== WORKING DATA ==
Content starts

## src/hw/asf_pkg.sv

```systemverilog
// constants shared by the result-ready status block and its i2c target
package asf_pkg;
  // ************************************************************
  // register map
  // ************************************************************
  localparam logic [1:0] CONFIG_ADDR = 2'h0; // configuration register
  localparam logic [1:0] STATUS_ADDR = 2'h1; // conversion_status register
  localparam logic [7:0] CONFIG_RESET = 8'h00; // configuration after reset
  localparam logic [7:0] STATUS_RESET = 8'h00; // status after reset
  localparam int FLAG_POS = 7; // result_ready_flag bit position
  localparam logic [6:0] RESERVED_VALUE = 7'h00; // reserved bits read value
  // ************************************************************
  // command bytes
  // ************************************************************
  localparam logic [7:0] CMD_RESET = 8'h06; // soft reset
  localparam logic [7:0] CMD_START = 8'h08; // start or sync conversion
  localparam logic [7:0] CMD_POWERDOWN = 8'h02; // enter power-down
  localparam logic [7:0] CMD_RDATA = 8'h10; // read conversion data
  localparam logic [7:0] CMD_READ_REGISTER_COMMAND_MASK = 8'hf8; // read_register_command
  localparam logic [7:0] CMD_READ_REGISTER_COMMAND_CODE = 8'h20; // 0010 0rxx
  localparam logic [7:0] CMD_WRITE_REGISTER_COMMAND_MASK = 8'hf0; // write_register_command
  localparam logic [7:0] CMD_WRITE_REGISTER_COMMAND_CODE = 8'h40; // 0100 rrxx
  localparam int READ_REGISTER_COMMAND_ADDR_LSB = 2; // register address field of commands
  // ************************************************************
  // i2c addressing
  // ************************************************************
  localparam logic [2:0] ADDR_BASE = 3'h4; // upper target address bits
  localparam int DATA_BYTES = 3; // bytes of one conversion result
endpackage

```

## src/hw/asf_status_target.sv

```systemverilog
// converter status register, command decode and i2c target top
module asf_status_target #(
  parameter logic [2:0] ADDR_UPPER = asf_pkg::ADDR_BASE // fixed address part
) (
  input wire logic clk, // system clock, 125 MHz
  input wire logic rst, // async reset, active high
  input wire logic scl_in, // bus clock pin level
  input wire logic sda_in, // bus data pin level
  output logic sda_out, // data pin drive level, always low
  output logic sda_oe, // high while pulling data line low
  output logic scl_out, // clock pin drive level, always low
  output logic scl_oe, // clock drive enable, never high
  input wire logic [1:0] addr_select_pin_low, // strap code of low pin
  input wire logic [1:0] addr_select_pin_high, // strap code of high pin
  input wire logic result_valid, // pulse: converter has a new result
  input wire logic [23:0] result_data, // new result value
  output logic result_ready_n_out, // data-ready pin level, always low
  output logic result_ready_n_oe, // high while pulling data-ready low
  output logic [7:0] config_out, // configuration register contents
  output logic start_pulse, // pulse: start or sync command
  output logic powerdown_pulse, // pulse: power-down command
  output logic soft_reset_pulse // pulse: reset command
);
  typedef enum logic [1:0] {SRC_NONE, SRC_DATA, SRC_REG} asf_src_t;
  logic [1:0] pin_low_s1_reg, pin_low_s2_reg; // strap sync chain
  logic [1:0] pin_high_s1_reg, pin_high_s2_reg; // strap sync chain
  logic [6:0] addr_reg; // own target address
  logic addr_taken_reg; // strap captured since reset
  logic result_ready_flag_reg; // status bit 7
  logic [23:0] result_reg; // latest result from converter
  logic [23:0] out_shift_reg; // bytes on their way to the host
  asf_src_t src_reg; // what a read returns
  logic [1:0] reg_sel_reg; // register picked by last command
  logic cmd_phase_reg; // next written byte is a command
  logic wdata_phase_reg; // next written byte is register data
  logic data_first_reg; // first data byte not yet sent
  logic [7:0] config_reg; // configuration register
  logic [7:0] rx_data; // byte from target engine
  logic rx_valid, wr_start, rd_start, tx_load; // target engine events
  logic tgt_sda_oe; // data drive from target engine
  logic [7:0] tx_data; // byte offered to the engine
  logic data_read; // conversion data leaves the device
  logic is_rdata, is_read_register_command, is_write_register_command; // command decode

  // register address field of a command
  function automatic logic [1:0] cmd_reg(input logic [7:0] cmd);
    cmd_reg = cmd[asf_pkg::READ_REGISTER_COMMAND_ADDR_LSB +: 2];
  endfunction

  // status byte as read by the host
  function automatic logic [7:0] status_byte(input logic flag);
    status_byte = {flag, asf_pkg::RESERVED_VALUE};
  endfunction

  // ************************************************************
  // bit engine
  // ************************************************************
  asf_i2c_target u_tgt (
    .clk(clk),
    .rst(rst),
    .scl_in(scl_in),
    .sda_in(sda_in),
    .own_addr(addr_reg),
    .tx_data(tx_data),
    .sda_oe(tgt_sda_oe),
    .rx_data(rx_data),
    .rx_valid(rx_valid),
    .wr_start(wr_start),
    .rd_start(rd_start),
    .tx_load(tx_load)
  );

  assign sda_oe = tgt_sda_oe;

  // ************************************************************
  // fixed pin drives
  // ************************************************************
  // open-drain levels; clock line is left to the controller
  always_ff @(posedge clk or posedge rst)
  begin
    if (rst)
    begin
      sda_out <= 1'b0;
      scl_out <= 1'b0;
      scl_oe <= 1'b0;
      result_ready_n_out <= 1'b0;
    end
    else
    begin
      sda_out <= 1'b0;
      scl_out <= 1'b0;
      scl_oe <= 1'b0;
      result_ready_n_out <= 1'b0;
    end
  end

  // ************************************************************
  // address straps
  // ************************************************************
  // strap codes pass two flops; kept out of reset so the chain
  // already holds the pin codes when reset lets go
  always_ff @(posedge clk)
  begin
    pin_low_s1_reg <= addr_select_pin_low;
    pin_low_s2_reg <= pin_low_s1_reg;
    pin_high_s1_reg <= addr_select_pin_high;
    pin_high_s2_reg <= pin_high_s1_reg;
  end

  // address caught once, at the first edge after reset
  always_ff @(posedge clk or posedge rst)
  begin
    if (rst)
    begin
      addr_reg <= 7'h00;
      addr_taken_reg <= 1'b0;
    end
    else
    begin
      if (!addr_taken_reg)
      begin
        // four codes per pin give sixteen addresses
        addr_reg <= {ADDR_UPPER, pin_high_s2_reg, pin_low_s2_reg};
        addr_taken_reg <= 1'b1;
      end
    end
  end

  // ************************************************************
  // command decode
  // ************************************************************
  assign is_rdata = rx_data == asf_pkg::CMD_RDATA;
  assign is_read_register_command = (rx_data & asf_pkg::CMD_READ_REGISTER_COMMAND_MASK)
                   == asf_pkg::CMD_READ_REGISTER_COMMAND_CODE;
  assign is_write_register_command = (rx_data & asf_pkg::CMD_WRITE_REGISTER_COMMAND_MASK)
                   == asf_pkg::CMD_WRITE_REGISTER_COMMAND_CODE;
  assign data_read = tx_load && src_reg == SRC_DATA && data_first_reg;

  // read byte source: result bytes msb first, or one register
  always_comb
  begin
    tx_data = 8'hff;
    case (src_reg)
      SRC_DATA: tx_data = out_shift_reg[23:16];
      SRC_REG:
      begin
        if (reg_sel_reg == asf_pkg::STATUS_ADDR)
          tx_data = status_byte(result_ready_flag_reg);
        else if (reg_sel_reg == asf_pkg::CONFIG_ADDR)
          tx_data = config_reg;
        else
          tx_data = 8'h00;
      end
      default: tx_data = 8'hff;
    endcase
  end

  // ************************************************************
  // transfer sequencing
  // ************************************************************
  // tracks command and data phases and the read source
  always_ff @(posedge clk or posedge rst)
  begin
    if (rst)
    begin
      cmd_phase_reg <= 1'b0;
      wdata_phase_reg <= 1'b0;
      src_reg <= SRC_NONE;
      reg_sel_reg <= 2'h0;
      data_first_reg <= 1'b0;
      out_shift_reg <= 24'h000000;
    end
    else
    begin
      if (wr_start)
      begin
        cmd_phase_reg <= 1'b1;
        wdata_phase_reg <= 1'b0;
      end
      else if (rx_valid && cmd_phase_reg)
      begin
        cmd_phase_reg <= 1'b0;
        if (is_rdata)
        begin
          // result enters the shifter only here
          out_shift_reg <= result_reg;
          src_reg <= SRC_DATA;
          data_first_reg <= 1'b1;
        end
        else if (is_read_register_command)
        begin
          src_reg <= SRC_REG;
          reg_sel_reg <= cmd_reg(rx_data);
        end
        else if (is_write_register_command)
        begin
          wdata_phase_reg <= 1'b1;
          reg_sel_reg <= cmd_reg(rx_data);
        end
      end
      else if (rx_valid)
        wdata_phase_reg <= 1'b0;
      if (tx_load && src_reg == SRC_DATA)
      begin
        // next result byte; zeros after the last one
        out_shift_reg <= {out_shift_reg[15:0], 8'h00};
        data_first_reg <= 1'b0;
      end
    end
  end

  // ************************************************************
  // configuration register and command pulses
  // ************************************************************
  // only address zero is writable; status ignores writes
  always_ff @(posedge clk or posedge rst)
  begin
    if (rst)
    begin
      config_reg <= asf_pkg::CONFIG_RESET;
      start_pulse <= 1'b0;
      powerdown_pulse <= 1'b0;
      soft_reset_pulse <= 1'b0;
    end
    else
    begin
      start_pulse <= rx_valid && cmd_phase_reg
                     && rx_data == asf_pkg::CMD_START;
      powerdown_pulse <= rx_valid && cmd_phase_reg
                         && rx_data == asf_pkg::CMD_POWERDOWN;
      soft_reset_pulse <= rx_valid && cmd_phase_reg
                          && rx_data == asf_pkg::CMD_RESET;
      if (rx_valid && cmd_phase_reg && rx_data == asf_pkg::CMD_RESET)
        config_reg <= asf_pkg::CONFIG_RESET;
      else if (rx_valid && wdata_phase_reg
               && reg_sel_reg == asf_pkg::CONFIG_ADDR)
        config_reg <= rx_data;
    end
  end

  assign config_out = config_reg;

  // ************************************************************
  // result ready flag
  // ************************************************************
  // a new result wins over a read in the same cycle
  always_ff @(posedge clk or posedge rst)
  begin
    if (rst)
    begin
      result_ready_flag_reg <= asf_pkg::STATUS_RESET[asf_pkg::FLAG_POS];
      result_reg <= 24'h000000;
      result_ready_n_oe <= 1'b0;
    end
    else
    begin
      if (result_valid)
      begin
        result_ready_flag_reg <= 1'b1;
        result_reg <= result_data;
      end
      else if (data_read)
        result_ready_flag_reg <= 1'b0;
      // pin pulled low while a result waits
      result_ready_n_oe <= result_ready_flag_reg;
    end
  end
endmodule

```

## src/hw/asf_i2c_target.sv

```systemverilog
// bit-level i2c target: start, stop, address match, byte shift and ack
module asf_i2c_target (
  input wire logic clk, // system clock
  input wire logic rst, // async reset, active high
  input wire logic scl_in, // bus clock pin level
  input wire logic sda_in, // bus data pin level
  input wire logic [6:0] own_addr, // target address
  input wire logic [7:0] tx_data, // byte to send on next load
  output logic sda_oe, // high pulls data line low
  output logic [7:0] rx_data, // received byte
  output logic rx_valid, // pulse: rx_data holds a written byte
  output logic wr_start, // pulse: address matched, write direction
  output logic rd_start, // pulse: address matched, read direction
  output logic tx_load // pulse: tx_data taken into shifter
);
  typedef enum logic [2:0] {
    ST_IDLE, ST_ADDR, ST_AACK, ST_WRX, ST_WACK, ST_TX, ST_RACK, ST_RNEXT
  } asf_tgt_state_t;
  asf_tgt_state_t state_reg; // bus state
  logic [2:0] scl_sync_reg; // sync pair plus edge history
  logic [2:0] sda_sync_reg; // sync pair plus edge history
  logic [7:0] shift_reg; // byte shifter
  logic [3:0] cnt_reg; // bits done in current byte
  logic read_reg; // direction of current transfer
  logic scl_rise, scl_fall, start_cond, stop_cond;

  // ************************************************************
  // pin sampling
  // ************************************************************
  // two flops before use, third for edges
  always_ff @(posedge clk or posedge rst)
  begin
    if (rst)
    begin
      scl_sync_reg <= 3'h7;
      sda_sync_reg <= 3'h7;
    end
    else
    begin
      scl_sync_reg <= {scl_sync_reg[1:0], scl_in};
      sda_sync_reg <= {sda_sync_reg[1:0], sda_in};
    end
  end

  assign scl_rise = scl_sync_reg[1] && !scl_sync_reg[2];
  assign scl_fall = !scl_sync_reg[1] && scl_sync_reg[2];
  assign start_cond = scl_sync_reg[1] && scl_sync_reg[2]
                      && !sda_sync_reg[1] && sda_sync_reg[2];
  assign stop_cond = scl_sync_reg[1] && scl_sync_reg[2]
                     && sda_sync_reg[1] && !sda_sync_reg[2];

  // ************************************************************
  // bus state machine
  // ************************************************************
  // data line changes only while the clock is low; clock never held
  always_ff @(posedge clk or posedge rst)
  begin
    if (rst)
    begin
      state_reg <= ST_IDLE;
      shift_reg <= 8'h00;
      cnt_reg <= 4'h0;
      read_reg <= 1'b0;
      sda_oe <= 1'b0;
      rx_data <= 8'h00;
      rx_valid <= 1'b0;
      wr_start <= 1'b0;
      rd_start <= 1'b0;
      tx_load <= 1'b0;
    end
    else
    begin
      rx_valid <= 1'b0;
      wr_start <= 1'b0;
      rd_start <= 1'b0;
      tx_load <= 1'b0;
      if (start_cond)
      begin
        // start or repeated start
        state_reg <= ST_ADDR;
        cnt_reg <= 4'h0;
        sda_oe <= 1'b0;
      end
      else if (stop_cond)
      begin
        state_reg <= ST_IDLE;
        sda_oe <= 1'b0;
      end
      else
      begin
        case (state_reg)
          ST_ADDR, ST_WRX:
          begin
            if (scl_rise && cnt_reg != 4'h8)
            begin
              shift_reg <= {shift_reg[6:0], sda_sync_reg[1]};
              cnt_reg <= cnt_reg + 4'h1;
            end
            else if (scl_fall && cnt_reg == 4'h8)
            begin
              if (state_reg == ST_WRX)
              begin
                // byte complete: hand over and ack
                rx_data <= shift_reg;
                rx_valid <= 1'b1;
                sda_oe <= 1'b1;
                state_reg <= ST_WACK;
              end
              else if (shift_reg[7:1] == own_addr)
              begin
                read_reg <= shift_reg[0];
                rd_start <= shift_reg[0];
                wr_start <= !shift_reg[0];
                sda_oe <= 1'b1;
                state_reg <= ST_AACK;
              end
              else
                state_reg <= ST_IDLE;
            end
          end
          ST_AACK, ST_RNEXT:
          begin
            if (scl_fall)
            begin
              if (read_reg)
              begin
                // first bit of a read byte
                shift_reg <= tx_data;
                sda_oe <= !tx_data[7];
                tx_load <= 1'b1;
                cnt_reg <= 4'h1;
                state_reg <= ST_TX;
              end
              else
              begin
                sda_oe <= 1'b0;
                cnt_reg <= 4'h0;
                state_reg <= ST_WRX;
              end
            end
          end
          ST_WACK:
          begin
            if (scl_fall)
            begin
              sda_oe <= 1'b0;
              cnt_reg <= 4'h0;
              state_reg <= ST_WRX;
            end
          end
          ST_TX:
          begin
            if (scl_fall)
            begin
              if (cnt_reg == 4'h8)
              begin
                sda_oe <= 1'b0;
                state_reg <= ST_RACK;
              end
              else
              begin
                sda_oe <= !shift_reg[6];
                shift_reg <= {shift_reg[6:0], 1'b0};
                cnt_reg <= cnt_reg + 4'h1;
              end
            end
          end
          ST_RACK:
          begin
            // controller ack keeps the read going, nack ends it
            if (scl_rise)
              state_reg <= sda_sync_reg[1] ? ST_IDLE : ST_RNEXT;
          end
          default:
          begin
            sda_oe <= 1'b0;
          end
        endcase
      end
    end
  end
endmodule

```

Content ends

== WORK TO BE COMPLETED ==
Every line where "enum" appears must be returned from the listing above.

== RESULT BELOW ==
  typedef enum logic [1:0] {SRC_NONE, SRC_DATA, SRC_REG} asf_src_t;
  typedef enum logic [2:0] {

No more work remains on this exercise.